[Stored items]
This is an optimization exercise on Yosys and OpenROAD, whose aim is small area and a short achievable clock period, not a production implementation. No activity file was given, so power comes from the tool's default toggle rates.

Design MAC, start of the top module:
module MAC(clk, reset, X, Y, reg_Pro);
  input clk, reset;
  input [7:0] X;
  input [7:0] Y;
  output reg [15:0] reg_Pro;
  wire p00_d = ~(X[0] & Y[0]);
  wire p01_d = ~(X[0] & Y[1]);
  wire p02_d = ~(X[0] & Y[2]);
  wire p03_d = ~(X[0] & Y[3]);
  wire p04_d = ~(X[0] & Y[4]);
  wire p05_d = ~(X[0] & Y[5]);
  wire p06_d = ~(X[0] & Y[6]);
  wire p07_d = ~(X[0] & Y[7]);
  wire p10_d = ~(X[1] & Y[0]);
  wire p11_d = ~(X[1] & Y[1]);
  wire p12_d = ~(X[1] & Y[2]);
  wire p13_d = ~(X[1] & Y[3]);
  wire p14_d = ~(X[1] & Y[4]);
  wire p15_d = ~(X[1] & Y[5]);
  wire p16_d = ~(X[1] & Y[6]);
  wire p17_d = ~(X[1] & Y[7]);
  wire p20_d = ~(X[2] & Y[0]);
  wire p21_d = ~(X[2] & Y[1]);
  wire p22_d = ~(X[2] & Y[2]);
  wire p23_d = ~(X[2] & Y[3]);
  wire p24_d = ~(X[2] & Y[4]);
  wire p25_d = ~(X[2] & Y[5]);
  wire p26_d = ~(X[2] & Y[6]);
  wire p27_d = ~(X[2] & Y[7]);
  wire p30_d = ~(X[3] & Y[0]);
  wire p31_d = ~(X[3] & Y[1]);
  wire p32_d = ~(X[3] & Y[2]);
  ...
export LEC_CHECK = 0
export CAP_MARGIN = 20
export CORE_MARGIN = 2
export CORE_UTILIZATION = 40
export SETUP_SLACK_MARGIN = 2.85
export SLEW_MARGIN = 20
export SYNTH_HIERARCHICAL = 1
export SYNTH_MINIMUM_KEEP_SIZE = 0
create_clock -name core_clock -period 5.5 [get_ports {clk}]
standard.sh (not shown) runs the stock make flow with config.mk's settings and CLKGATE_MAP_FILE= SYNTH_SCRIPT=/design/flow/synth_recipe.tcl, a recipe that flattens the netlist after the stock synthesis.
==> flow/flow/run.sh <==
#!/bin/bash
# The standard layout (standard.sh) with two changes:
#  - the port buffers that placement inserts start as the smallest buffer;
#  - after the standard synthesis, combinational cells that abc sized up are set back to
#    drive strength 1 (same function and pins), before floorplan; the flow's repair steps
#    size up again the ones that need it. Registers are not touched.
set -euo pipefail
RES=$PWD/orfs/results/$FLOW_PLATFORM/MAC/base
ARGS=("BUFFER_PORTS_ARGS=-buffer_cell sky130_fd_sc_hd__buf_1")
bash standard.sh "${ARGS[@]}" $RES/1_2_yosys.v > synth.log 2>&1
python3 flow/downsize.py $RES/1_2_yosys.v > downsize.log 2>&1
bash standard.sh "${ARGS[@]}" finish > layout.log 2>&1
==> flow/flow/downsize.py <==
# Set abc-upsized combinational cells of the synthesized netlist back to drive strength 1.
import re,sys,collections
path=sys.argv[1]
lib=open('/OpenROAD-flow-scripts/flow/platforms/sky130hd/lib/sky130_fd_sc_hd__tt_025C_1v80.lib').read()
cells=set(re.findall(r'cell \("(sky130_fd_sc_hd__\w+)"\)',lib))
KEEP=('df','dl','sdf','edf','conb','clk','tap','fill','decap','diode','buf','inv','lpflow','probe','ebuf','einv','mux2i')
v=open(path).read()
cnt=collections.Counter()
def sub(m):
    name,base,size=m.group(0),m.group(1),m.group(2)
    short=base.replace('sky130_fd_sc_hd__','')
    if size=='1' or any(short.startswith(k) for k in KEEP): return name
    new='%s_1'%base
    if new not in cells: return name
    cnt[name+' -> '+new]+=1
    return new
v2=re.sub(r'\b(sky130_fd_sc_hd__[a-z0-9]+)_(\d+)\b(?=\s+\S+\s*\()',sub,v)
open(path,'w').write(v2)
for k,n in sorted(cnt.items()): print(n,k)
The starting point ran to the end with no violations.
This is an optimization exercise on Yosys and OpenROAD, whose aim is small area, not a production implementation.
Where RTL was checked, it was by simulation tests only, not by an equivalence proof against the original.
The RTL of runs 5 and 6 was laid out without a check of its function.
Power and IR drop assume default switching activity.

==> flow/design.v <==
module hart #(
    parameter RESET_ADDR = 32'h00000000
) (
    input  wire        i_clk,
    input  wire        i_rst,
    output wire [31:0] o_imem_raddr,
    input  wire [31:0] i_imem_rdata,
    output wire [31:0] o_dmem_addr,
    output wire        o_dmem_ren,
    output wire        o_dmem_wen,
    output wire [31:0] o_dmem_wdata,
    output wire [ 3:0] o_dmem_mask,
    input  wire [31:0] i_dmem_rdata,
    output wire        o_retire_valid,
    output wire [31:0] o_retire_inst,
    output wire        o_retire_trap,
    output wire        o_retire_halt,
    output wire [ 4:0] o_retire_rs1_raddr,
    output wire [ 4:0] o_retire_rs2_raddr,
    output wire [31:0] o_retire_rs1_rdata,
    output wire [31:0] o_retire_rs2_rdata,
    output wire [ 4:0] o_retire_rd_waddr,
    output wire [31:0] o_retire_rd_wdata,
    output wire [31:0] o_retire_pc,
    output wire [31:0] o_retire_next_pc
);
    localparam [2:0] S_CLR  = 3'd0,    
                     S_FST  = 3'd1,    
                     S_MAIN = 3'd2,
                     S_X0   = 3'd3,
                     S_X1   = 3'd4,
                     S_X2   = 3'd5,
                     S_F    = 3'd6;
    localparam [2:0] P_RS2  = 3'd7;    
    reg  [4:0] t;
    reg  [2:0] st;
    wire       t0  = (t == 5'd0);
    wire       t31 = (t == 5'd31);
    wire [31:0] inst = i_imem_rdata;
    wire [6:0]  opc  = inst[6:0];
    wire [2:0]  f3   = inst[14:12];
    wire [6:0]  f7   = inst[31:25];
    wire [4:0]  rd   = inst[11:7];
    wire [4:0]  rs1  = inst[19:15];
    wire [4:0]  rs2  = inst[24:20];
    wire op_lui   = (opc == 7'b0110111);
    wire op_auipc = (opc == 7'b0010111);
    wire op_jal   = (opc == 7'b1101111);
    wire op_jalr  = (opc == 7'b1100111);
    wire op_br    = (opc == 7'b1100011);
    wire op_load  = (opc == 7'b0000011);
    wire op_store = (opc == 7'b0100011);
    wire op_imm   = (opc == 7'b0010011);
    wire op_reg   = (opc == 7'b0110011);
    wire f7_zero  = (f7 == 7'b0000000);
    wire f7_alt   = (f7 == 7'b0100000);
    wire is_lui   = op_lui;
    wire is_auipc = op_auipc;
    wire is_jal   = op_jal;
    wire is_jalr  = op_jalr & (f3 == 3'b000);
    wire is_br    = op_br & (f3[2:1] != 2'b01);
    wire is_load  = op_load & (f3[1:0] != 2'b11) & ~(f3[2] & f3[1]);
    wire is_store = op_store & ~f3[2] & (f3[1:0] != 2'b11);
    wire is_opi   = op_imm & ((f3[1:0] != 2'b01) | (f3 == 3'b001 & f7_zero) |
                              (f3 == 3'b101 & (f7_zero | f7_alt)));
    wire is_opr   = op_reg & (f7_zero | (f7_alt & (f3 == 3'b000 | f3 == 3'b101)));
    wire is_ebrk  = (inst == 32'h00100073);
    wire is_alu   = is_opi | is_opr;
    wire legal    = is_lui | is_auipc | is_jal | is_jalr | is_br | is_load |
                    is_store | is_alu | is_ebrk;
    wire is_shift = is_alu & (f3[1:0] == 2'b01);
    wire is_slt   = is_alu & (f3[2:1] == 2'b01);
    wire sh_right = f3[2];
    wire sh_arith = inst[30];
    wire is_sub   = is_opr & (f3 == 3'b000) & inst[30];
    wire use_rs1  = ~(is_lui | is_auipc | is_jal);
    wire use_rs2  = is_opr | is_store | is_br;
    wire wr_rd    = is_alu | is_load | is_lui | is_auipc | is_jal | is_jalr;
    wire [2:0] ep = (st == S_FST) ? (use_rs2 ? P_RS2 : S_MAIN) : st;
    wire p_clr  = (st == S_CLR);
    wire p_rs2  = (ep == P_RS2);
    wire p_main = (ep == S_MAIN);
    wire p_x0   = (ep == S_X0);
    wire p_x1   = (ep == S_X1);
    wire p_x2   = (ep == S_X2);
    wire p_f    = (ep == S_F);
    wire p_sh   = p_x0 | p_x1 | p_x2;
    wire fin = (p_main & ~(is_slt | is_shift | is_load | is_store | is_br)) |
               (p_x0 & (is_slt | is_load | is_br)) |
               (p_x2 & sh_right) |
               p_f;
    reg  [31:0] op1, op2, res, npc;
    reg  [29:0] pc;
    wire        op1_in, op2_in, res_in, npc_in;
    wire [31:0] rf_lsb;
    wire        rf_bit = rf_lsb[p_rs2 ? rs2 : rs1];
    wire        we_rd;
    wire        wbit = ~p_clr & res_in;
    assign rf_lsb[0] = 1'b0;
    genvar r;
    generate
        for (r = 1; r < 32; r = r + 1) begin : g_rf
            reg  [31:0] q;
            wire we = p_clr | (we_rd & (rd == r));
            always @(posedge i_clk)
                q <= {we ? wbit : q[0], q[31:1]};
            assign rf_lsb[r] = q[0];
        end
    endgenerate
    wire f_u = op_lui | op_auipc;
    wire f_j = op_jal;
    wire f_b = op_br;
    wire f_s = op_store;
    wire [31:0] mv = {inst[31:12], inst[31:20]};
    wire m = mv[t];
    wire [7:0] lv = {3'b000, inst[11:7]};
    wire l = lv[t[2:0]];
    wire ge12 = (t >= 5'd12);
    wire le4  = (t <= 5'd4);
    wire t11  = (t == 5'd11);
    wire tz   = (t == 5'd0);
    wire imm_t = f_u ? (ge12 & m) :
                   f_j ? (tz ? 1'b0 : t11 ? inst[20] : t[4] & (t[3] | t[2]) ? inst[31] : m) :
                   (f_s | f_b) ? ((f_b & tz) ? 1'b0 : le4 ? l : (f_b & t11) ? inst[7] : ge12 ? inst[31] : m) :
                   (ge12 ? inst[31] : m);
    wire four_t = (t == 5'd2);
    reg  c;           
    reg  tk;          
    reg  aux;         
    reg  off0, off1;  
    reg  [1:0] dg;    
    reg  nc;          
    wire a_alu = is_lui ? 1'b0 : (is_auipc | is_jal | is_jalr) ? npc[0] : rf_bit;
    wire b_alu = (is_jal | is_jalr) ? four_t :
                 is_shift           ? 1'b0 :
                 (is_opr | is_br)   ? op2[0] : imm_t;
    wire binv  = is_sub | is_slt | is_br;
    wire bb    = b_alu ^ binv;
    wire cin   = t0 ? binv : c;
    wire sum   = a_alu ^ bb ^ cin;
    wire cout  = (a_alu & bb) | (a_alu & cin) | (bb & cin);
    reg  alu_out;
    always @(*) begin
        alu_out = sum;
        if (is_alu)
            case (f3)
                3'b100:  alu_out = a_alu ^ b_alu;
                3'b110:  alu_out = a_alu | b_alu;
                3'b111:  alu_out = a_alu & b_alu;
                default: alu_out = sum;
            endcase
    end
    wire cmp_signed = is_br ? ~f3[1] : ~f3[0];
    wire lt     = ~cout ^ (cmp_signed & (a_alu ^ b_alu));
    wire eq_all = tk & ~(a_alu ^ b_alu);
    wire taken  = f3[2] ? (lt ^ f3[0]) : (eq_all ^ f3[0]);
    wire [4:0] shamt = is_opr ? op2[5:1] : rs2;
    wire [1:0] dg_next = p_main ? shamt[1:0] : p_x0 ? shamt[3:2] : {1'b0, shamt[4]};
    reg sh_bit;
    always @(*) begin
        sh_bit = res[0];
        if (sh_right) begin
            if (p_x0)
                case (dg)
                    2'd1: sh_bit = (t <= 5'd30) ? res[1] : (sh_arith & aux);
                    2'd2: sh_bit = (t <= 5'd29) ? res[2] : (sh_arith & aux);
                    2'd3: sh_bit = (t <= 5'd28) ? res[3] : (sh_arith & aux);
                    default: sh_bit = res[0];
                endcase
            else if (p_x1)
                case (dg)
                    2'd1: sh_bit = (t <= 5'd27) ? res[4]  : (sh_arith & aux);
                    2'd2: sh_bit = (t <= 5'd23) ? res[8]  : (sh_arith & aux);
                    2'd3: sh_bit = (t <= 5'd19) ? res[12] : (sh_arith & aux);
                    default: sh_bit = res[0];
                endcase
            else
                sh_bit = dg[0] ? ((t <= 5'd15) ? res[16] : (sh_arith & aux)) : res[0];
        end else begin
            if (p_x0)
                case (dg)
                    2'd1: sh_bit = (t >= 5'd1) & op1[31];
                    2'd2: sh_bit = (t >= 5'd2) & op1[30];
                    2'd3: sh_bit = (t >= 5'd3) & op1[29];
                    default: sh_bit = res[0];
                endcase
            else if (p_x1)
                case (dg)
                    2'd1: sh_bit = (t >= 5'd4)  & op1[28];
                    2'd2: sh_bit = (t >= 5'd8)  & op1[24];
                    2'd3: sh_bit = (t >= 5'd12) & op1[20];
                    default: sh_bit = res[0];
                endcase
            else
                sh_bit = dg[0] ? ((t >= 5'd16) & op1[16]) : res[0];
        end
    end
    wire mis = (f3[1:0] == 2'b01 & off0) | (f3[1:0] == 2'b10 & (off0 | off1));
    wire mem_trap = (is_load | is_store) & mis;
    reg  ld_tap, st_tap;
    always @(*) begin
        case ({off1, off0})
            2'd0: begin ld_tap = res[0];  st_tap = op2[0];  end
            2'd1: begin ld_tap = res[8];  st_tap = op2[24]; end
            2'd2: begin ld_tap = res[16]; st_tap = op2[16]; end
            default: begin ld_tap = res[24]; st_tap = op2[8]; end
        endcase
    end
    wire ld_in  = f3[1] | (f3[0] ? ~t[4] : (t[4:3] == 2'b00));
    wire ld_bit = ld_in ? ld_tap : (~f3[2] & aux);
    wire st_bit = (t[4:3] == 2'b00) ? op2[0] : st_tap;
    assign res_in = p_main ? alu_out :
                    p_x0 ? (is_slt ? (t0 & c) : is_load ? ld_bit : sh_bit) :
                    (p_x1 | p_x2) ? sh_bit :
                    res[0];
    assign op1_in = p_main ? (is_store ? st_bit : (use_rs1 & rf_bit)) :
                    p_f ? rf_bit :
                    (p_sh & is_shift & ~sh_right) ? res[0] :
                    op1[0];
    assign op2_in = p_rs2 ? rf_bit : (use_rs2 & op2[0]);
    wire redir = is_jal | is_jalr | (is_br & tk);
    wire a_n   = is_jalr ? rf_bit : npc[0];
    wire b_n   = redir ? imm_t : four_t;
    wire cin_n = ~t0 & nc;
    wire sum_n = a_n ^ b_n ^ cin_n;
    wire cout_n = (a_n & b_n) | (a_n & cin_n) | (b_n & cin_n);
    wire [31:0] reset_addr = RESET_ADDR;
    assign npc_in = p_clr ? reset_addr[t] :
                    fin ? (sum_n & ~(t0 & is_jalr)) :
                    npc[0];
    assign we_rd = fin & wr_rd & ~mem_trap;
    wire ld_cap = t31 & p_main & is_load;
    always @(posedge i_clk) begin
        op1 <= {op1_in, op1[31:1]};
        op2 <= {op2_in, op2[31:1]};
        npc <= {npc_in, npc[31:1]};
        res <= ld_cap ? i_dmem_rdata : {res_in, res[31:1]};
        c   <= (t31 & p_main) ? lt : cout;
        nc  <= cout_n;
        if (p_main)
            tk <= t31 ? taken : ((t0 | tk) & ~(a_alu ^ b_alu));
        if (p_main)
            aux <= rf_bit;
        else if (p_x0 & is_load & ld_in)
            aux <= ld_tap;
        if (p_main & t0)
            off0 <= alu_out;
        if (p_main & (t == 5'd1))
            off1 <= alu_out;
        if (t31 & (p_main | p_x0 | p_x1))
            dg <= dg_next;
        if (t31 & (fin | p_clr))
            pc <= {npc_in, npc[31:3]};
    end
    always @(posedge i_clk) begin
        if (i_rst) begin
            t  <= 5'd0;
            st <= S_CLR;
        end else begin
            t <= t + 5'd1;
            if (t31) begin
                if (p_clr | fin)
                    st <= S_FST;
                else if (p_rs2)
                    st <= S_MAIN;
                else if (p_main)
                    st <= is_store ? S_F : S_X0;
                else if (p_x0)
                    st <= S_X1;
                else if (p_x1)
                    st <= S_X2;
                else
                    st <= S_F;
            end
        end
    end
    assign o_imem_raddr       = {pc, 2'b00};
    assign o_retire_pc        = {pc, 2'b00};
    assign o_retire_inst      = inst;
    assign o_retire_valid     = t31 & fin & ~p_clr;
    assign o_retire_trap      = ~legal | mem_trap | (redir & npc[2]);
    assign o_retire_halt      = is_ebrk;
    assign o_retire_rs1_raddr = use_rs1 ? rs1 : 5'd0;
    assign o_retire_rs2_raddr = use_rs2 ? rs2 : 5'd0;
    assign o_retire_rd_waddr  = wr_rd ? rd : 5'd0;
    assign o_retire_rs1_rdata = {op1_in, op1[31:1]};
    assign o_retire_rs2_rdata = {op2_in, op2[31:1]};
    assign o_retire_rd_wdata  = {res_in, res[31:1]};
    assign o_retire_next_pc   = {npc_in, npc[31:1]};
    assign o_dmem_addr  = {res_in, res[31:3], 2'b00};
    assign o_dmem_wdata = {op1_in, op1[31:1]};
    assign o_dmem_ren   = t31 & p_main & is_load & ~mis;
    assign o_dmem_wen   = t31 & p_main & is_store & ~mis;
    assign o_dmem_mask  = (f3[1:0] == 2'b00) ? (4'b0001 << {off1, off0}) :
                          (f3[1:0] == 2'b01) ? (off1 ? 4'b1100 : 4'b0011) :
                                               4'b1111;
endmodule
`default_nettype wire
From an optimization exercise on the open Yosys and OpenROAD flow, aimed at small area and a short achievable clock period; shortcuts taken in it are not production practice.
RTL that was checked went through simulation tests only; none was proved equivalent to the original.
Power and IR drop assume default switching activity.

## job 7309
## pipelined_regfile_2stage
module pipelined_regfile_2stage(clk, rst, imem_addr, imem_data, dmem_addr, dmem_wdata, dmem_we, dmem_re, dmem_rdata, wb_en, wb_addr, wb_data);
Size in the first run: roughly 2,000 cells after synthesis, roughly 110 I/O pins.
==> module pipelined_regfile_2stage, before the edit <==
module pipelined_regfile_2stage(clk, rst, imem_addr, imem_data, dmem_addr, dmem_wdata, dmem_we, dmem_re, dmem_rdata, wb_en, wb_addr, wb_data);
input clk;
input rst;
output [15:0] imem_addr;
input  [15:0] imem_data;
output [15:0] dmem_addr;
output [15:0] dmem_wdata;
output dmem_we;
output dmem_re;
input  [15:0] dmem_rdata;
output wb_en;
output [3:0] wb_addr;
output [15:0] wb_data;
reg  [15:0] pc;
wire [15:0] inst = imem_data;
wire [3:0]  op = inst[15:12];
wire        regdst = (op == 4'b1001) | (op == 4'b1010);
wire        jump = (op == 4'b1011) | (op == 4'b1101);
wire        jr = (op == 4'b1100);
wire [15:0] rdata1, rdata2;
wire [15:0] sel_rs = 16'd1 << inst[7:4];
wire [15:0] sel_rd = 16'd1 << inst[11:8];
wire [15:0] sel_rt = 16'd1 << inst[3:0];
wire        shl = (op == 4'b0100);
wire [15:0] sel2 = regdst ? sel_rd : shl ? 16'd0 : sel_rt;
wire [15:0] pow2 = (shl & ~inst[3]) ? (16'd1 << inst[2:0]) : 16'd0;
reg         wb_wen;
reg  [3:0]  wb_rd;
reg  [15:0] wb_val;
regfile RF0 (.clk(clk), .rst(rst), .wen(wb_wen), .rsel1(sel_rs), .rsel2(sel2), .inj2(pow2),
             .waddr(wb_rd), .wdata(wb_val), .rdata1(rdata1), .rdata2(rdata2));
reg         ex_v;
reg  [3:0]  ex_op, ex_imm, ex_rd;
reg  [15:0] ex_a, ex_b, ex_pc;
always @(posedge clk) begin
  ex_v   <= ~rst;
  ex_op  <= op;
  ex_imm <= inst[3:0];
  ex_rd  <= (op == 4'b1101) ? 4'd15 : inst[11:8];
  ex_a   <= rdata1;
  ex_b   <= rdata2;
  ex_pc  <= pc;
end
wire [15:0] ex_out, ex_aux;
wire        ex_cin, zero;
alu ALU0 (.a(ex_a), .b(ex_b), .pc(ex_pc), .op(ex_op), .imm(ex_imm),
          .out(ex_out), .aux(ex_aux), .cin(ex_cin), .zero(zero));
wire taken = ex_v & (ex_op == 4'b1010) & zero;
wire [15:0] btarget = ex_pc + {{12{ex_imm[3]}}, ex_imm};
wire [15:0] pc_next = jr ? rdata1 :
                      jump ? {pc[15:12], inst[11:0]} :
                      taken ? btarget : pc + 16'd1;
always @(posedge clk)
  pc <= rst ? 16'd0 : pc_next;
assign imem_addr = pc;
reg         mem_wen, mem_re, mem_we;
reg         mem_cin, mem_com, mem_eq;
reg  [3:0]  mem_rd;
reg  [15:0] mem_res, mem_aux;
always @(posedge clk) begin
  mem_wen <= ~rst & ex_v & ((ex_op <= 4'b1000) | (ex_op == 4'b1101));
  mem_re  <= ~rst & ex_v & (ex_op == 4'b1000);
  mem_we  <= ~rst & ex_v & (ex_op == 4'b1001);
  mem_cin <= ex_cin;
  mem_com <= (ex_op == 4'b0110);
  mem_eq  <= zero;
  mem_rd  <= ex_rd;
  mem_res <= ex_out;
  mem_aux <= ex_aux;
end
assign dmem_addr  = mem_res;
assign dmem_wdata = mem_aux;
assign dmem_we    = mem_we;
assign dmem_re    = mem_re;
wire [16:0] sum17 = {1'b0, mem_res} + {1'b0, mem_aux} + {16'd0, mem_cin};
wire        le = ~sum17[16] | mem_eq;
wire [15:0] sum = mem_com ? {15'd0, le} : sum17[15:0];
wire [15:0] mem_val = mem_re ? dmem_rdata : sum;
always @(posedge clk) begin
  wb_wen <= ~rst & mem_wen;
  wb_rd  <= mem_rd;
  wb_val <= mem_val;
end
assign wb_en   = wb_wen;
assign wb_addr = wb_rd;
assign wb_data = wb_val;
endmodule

-- Aim of the task --
Pull out every line of the records above that contains the word "after".

-- Your solution --
standard.sh (not shown) runs the stock make flow with config.mk's settings and CLKGATE_MAP_FILE= SYNTH_SCRIPT=/design/flow/synth_recipe.tcl, a recipe that flattens the netlist after the stock synthesis.
#  - after the standard synthesis, combinational cells that abc sized up are set back to
Size in the first run: roughly 2,000 cells after synthesis, roughly 110 I/O pins.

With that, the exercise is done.